Mississippi Lawmaker Touts Possible Return of ‘Coat Hanger’ Abortions
A recent anti-abortion bill signed into law by Mississippi Gov. Phil Bryant threatens to close the state's only abortion clinic. That, in turn, could force women to turn to dangerous alternatives, including "coat hanger" abortions.
A recent anti-abortion bill signed into law by Mississippi Gov. Phil Bryant threatens to close the state’s only abortion clinic. That, in turn, could force women to turn to dangerous alternatives, including “coat hanger” abortions. Mississippi state Rep. Bubba Carpenter, however, seemed largely unconcerned that without the clinic, women may choose to perform the potentially deadly procedure on themselves.
“Three blocks from the Capitol sits the only abortion clinic in the state of Mississippi,” Carpenter, a Republican, said at an Alcorn County GOP meeting last week. “A bill was drafted. It said, if you would perform an abortion in the state of Mississippi, you must be a certified OB-GYN and you must have admitting privileges to a hospital. Anybody here in the medical field knows how hard it is to get admitting privileges to a hospital. It’s going to be challenged, of course, in the Supreme Court and all — but literally, we stopped abortion in the state of Mississippi, legally, without having to — Roe vs. Wade. So we’ve done that. I was proud of it. The governor signed it into law. And of course, there you have the other side. They’re like, ‘Well, the poor pitiful women that can’t afford to go out of state are just going to start doing them at home with a coat hanger.’ That’s what we’ve heard over and over and over. But hey, you have to have moral values.”

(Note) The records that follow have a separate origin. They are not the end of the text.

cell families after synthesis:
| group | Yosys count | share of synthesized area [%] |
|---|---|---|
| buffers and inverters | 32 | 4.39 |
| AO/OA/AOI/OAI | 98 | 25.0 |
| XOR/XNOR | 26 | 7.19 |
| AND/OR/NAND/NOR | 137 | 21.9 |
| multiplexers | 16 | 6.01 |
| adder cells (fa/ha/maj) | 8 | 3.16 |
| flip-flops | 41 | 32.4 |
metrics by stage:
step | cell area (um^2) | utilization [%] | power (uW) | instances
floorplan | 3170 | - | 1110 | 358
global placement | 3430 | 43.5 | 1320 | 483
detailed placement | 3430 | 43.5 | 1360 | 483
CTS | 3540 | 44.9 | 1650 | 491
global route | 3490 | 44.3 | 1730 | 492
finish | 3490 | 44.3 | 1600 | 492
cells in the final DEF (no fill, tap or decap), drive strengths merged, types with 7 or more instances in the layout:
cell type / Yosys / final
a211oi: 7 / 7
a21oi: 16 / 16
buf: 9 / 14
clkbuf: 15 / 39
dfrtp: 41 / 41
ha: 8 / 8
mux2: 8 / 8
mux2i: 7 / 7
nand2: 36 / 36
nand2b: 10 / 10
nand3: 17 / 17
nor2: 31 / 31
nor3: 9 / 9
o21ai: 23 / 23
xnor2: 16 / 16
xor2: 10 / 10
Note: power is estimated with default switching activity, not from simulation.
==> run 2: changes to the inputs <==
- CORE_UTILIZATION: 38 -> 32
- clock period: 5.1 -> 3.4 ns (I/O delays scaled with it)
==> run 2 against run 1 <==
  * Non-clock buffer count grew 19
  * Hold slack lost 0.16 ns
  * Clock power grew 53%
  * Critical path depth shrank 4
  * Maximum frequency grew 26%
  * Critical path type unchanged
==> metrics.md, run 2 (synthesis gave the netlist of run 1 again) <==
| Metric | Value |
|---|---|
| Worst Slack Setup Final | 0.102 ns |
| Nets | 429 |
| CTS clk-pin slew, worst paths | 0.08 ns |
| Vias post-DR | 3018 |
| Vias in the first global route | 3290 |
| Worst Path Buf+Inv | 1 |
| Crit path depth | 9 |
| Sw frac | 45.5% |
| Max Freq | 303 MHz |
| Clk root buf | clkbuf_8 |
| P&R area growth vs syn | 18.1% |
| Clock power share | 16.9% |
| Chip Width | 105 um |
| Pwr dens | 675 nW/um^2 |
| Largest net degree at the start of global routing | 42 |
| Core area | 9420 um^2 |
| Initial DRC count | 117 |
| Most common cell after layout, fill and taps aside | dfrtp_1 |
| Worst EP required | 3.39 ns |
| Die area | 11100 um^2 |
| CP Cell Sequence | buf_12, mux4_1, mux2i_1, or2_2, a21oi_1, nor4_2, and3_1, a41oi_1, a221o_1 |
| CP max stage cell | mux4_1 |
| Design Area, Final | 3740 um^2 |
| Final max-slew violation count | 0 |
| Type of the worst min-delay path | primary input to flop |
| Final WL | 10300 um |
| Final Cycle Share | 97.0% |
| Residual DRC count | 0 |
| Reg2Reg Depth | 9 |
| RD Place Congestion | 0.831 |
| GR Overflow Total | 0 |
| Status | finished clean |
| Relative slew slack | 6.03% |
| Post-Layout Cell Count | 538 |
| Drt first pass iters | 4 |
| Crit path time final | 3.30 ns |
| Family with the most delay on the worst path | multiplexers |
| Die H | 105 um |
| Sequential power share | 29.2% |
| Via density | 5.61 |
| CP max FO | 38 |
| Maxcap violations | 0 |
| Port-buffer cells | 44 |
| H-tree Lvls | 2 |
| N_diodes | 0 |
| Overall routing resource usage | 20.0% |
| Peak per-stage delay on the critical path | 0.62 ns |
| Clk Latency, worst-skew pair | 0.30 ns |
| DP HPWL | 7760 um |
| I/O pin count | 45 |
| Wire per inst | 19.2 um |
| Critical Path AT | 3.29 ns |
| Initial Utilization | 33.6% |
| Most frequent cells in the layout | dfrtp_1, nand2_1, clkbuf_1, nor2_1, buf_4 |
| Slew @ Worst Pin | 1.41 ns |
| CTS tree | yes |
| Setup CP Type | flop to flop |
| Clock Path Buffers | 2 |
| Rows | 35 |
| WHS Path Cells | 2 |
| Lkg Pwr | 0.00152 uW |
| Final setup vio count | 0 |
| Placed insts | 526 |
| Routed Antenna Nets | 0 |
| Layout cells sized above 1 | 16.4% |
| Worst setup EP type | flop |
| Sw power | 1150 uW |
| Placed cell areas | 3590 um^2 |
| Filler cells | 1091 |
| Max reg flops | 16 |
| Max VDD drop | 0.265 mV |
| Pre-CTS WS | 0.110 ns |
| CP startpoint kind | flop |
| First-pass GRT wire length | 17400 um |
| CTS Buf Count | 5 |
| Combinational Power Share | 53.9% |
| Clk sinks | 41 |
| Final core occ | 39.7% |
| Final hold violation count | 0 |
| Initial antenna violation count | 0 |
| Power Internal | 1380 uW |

MSNBC host Rachel Maddow spoke with Carpenter about his remarks (seen below in their entirety). –TEB
The Maddow Blog:
I got a chance to ask Representative Carpenter about the coat hanger part today. “That was what a lot of our critics on the House floor said during the debate,” he told me. “That was just some language that some of the African-Americans used.” A few white Democrats also spoke out about the old “home remedies,” he remembered, but in the end the measure passed with support from several Democrats.
The owner of the state’s lone clinic says she’ll sue to block the law, which takes effect July 1, if her doctors can’t get admitting privileges.